Report each line of the entries that contains the word "sold", copied in full.

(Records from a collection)
# # # #

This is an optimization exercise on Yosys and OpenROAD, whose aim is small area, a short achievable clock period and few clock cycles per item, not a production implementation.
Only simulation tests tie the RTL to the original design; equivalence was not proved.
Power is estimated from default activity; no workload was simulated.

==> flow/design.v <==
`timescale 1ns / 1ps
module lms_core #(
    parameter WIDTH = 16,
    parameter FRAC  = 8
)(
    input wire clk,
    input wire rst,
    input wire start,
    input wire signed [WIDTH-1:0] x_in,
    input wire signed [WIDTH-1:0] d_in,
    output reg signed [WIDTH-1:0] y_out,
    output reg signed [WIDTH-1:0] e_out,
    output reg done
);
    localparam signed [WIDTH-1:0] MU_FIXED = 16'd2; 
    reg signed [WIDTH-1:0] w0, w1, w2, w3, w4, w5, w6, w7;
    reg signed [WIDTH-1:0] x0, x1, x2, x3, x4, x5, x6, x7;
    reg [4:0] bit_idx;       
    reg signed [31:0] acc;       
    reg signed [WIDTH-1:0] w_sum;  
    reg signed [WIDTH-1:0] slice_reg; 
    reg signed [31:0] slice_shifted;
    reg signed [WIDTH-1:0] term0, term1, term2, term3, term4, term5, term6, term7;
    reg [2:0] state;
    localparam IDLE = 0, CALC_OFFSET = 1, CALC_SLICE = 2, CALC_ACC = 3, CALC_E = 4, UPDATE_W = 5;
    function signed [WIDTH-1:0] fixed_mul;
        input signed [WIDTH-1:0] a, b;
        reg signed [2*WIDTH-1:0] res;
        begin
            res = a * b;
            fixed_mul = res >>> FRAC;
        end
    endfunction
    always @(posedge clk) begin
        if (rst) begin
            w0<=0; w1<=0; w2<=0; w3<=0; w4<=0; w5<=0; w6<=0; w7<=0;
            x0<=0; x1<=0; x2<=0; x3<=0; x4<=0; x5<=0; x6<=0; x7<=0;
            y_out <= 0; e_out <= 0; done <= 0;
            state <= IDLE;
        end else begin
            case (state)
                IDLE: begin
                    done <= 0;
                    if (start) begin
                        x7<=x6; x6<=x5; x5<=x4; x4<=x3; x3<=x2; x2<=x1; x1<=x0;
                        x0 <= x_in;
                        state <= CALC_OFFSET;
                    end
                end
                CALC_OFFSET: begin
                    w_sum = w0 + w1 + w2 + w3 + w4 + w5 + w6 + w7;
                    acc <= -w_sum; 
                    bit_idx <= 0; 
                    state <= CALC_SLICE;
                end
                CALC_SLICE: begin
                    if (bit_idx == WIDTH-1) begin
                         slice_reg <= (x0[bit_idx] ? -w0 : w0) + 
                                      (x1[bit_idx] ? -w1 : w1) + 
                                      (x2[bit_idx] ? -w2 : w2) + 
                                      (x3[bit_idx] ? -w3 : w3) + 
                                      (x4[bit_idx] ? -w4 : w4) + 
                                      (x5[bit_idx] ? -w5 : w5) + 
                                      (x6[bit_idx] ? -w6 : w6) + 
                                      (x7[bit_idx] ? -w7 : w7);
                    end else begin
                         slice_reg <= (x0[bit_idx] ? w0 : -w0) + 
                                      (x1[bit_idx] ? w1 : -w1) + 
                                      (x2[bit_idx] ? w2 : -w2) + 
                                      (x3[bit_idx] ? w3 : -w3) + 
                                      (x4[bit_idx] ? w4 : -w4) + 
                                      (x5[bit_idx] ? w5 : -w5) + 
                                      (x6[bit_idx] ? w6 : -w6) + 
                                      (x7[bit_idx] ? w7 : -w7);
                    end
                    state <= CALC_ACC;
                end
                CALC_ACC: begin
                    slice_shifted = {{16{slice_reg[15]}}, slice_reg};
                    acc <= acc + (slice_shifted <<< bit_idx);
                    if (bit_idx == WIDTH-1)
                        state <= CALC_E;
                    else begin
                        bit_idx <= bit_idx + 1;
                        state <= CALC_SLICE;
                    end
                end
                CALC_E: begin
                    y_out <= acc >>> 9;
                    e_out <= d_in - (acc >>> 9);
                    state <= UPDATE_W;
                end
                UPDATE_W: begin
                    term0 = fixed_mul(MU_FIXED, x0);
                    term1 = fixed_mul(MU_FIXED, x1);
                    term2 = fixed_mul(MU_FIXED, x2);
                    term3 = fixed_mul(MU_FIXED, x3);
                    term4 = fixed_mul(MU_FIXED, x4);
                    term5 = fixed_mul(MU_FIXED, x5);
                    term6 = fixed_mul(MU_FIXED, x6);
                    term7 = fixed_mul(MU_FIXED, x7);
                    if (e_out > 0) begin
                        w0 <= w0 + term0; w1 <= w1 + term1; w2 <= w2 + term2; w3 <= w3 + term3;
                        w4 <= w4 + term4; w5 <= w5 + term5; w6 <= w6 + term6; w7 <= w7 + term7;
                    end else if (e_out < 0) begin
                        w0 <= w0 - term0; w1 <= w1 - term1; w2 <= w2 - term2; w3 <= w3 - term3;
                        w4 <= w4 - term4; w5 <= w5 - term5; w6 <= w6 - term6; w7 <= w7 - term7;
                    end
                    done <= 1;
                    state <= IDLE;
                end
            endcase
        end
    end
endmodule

# # # #

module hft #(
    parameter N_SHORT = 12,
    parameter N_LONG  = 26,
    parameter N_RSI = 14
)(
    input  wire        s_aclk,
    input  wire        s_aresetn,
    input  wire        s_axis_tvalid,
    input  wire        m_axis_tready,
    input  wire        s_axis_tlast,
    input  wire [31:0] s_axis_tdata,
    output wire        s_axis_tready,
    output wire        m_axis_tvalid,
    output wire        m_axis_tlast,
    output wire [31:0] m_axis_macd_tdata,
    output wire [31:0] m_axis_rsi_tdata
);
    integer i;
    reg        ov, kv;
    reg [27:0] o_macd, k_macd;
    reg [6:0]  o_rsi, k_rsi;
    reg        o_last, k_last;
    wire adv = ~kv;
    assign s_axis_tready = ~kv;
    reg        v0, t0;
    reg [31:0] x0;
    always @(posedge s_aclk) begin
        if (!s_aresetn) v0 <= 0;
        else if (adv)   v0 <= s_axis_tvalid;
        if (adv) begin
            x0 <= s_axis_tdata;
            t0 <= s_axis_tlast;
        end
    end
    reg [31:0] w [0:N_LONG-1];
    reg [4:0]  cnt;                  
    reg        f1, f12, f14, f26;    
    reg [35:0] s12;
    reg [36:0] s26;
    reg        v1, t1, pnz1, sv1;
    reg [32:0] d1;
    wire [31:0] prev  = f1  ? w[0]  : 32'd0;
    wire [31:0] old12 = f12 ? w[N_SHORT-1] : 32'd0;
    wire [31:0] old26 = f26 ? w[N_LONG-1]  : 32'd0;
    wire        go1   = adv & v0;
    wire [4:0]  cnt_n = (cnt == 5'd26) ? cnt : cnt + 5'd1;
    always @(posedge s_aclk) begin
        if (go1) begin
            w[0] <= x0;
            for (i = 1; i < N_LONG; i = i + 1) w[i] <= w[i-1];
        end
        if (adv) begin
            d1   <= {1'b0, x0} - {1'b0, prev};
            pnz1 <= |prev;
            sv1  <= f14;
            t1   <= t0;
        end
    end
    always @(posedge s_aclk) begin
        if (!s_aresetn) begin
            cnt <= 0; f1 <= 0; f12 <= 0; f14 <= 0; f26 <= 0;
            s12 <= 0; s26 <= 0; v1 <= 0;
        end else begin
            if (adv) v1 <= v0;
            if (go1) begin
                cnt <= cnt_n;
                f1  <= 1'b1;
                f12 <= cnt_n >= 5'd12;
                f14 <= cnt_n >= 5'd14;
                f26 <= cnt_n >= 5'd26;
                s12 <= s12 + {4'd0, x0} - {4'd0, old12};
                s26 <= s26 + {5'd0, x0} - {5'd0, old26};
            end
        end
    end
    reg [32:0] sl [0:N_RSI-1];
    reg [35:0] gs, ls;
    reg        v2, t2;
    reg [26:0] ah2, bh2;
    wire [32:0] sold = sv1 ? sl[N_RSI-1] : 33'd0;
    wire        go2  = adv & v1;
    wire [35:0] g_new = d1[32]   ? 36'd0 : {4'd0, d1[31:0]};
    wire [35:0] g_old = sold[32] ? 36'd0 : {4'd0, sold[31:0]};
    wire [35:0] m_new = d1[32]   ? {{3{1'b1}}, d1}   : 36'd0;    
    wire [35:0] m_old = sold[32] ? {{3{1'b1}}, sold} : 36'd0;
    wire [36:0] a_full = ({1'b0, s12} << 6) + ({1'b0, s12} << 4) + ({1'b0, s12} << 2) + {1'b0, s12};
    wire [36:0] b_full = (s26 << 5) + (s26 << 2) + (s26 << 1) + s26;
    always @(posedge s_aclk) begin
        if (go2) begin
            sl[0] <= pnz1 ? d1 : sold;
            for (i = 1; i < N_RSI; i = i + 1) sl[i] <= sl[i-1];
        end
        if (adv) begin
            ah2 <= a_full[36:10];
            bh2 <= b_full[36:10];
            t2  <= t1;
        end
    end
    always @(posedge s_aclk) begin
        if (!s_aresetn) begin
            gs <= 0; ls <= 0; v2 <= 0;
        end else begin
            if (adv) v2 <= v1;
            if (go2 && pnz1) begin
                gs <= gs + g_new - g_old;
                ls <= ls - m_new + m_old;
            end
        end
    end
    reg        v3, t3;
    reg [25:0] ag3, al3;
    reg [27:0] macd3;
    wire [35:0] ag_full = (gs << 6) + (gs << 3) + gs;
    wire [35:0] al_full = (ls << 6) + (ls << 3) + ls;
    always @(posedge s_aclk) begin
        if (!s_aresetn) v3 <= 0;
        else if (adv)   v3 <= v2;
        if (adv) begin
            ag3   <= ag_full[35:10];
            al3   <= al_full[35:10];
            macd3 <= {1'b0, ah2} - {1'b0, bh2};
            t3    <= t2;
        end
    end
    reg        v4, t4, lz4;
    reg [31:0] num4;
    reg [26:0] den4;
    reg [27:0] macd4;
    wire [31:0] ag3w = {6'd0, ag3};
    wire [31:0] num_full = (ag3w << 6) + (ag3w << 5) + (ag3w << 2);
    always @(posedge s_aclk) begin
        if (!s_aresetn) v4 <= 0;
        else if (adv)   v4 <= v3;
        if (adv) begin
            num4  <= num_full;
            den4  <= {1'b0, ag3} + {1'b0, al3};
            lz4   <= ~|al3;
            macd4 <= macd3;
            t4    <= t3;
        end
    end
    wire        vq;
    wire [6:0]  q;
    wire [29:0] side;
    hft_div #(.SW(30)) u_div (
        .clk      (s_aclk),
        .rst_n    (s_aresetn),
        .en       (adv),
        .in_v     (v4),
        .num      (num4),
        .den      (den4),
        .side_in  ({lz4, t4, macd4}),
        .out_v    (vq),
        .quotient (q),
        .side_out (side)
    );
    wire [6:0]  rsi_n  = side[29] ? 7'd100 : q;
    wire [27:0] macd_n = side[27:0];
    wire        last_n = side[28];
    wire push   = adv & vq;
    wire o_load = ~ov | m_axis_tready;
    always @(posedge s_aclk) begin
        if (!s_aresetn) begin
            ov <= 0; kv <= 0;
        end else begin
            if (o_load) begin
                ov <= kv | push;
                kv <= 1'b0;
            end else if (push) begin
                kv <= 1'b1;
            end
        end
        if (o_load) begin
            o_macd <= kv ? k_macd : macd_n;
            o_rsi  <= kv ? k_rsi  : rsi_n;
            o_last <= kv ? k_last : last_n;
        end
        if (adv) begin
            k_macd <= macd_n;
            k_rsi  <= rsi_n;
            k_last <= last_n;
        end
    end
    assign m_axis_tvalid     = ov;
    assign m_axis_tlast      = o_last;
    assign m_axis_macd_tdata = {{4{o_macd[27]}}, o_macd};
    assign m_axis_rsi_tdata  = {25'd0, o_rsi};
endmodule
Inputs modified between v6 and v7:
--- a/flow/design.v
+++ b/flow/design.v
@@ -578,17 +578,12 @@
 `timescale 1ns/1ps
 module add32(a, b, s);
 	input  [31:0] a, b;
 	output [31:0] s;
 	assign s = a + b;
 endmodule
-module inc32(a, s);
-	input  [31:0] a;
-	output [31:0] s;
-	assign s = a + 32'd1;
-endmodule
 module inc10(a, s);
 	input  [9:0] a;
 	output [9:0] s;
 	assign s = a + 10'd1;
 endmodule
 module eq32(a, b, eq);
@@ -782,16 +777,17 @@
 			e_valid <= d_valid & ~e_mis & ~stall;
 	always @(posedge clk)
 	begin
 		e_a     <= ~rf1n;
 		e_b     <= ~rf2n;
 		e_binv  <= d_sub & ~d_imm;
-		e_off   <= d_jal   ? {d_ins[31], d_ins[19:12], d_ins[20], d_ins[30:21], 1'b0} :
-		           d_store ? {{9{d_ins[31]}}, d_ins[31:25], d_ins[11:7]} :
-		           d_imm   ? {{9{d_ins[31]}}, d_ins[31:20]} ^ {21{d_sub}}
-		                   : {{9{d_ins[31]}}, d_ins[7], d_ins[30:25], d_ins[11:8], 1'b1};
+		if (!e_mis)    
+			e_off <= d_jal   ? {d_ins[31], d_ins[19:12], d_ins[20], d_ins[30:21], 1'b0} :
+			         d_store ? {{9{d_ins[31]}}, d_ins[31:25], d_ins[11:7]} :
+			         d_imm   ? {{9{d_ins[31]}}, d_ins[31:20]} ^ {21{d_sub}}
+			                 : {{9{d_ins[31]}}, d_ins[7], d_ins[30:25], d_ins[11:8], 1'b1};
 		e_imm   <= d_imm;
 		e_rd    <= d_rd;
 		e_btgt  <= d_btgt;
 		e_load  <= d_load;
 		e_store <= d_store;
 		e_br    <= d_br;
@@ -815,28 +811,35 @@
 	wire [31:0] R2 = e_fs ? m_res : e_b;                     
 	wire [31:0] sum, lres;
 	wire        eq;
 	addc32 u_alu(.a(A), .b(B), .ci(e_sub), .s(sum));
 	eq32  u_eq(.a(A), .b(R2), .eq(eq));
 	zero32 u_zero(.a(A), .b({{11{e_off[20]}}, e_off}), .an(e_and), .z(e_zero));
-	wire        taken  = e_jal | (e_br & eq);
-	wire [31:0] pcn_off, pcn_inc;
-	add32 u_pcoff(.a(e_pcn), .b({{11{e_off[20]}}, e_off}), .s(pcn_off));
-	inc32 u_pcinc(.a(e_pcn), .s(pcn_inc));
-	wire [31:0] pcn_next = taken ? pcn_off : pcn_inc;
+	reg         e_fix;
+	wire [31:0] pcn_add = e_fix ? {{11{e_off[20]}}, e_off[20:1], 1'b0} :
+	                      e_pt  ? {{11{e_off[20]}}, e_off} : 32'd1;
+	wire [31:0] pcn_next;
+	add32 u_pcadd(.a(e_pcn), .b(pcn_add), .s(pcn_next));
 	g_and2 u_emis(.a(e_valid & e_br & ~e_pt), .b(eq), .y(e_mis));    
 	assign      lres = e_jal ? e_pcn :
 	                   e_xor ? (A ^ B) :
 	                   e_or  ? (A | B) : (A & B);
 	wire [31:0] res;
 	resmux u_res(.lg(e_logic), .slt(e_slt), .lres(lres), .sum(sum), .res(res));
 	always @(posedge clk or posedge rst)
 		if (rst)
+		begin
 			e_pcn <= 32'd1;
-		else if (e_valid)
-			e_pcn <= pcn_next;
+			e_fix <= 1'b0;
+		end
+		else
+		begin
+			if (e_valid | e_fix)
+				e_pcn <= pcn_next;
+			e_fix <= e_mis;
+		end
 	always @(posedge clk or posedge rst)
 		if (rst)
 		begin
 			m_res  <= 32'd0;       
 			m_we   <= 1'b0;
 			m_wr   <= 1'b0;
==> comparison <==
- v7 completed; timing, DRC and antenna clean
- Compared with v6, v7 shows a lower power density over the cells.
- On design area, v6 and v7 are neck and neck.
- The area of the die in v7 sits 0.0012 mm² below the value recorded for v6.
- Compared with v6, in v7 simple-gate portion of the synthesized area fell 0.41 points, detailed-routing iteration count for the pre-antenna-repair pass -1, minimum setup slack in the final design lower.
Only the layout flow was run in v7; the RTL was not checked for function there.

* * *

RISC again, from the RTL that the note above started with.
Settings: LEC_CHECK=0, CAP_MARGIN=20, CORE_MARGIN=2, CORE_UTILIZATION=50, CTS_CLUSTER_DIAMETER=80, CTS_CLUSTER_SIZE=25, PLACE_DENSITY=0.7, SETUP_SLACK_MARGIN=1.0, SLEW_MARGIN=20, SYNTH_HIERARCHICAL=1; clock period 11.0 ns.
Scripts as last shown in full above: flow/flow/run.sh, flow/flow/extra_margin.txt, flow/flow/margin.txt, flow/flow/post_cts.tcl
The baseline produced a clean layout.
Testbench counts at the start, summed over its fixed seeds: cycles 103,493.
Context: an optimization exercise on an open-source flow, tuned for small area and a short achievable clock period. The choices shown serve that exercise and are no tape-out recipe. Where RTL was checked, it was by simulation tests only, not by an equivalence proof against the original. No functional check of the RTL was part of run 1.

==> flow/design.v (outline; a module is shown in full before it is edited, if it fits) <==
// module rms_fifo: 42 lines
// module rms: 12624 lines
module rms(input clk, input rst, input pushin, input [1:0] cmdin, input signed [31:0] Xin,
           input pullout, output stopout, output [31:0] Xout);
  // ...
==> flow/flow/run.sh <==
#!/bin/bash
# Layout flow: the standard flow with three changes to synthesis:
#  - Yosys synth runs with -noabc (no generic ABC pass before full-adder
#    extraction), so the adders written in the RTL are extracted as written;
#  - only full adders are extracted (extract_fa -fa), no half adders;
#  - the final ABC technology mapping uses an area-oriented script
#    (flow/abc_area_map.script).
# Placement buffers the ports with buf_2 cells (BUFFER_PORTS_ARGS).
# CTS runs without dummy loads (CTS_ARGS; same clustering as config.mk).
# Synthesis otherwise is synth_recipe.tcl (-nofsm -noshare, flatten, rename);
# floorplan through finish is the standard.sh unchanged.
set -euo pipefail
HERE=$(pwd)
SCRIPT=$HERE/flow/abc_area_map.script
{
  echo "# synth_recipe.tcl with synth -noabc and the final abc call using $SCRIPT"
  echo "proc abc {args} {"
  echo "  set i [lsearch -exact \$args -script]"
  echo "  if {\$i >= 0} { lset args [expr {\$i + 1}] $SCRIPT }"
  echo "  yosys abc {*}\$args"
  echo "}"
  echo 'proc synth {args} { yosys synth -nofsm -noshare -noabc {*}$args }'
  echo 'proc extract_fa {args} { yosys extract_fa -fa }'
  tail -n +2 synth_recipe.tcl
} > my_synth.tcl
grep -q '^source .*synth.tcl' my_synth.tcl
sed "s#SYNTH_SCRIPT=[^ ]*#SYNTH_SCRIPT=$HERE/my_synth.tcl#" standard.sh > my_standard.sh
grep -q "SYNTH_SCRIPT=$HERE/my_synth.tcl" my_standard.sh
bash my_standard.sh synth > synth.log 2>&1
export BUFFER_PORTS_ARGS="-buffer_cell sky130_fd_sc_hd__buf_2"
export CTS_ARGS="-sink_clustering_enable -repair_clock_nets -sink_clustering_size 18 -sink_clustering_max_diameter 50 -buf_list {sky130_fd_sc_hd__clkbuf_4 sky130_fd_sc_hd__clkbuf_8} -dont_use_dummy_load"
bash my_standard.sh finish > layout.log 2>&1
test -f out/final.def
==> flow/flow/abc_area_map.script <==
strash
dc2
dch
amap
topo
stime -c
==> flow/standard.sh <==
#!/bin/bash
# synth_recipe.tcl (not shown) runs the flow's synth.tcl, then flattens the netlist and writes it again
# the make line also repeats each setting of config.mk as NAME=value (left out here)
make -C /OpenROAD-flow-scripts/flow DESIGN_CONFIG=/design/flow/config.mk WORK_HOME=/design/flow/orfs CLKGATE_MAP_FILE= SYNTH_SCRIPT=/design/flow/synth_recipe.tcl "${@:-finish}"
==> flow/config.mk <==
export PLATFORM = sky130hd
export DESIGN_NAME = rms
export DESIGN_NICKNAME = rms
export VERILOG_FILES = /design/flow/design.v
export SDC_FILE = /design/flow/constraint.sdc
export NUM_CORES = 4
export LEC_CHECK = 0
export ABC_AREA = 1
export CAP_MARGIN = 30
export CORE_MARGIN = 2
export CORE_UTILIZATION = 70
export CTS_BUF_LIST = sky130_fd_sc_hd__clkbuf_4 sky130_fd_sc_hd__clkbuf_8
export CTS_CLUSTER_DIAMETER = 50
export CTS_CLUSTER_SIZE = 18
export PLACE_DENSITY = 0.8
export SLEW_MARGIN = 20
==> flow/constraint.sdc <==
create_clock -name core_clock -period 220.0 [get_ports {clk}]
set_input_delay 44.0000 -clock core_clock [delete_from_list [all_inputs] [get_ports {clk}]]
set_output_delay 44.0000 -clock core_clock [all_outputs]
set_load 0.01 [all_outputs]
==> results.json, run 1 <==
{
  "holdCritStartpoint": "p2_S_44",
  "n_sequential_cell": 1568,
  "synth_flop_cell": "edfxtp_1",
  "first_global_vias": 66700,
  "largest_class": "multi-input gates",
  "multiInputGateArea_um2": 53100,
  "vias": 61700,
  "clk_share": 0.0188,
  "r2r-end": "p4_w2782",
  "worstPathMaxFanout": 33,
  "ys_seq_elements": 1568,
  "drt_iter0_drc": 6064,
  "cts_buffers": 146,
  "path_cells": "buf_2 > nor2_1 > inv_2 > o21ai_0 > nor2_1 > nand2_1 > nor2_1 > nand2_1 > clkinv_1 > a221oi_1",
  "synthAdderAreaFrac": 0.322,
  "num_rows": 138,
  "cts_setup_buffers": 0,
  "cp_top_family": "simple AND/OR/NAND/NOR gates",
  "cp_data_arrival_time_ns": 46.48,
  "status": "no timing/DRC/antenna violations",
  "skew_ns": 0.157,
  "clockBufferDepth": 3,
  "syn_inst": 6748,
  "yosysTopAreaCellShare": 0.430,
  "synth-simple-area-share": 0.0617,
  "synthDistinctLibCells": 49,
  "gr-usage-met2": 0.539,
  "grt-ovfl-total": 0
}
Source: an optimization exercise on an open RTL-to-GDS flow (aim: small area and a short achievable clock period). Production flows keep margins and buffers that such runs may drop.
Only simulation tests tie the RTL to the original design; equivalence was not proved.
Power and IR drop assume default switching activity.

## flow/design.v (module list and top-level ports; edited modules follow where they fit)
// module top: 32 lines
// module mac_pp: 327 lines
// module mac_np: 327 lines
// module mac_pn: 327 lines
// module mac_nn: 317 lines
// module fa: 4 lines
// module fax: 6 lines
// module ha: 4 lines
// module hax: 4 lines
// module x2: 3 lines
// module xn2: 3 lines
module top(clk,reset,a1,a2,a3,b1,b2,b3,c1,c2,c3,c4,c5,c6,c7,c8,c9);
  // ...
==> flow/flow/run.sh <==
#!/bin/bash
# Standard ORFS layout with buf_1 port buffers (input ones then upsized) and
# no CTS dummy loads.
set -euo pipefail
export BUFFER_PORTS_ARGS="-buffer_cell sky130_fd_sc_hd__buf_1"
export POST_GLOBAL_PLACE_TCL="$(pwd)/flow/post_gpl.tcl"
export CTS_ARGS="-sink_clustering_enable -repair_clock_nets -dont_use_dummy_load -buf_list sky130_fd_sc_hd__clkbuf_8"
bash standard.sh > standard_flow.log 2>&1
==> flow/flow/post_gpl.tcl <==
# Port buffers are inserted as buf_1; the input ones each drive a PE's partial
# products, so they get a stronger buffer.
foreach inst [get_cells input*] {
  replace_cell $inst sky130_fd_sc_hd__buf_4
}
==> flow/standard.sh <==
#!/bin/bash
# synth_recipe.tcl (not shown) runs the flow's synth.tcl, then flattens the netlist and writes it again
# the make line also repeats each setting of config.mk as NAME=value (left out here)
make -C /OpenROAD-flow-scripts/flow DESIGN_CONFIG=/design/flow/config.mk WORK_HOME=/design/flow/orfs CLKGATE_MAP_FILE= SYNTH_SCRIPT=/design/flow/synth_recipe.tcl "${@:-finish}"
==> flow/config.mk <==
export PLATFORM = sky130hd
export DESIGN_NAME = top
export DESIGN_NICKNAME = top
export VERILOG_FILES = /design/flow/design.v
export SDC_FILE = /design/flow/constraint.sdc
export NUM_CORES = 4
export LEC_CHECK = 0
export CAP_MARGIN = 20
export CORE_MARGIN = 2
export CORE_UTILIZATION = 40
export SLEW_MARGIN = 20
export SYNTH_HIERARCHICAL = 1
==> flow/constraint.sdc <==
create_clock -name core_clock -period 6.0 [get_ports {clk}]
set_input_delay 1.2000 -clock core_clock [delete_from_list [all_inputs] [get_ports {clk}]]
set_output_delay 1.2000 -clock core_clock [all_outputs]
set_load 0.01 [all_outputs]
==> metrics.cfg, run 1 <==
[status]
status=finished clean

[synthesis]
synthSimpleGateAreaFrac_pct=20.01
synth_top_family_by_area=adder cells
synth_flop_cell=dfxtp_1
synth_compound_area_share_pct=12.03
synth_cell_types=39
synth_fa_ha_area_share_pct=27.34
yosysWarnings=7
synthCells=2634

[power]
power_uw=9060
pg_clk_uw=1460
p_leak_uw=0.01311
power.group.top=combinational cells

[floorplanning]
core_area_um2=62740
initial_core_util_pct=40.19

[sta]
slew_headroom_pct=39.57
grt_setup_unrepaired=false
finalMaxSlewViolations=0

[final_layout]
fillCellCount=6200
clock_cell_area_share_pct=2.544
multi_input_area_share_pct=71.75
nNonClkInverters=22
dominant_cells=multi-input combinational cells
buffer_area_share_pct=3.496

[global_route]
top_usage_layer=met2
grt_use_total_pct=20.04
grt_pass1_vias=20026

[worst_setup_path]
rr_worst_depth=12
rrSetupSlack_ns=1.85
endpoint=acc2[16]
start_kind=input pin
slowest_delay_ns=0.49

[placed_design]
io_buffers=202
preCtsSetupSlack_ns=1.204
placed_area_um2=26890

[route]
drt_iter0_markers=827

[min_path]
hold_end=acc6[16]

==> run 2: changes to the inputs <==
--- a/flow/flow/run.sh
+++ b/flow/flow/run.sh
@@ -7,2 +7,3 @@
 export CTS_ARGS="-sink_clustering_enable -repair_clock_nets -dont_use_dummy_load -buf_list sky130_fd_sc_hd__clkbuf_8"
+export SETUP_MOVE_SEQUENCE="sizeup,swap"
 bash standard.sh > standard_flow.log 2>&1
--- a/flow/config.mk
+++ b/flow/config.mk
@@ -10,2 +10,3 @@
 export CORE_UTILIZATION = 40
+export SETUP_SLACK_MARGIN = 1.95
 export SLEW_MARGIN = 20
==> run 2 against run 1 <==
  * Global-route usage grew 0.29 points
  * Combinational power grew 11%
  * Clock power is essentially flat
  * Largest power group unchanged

# # # #

Task output:
    wire [32:0] sold = sv1 ? sl[N_RSI-1] : 33'd0;
    wire [35:0] g_old = sold[32] ? 36'd0 : {4'd0, sold[31:0]};
    wire [35:0] m_old = sold[32] ? {{3{1'b1}}, sold} : 36'd0;
            sl[0] <= pnz1 ? d1 : sold;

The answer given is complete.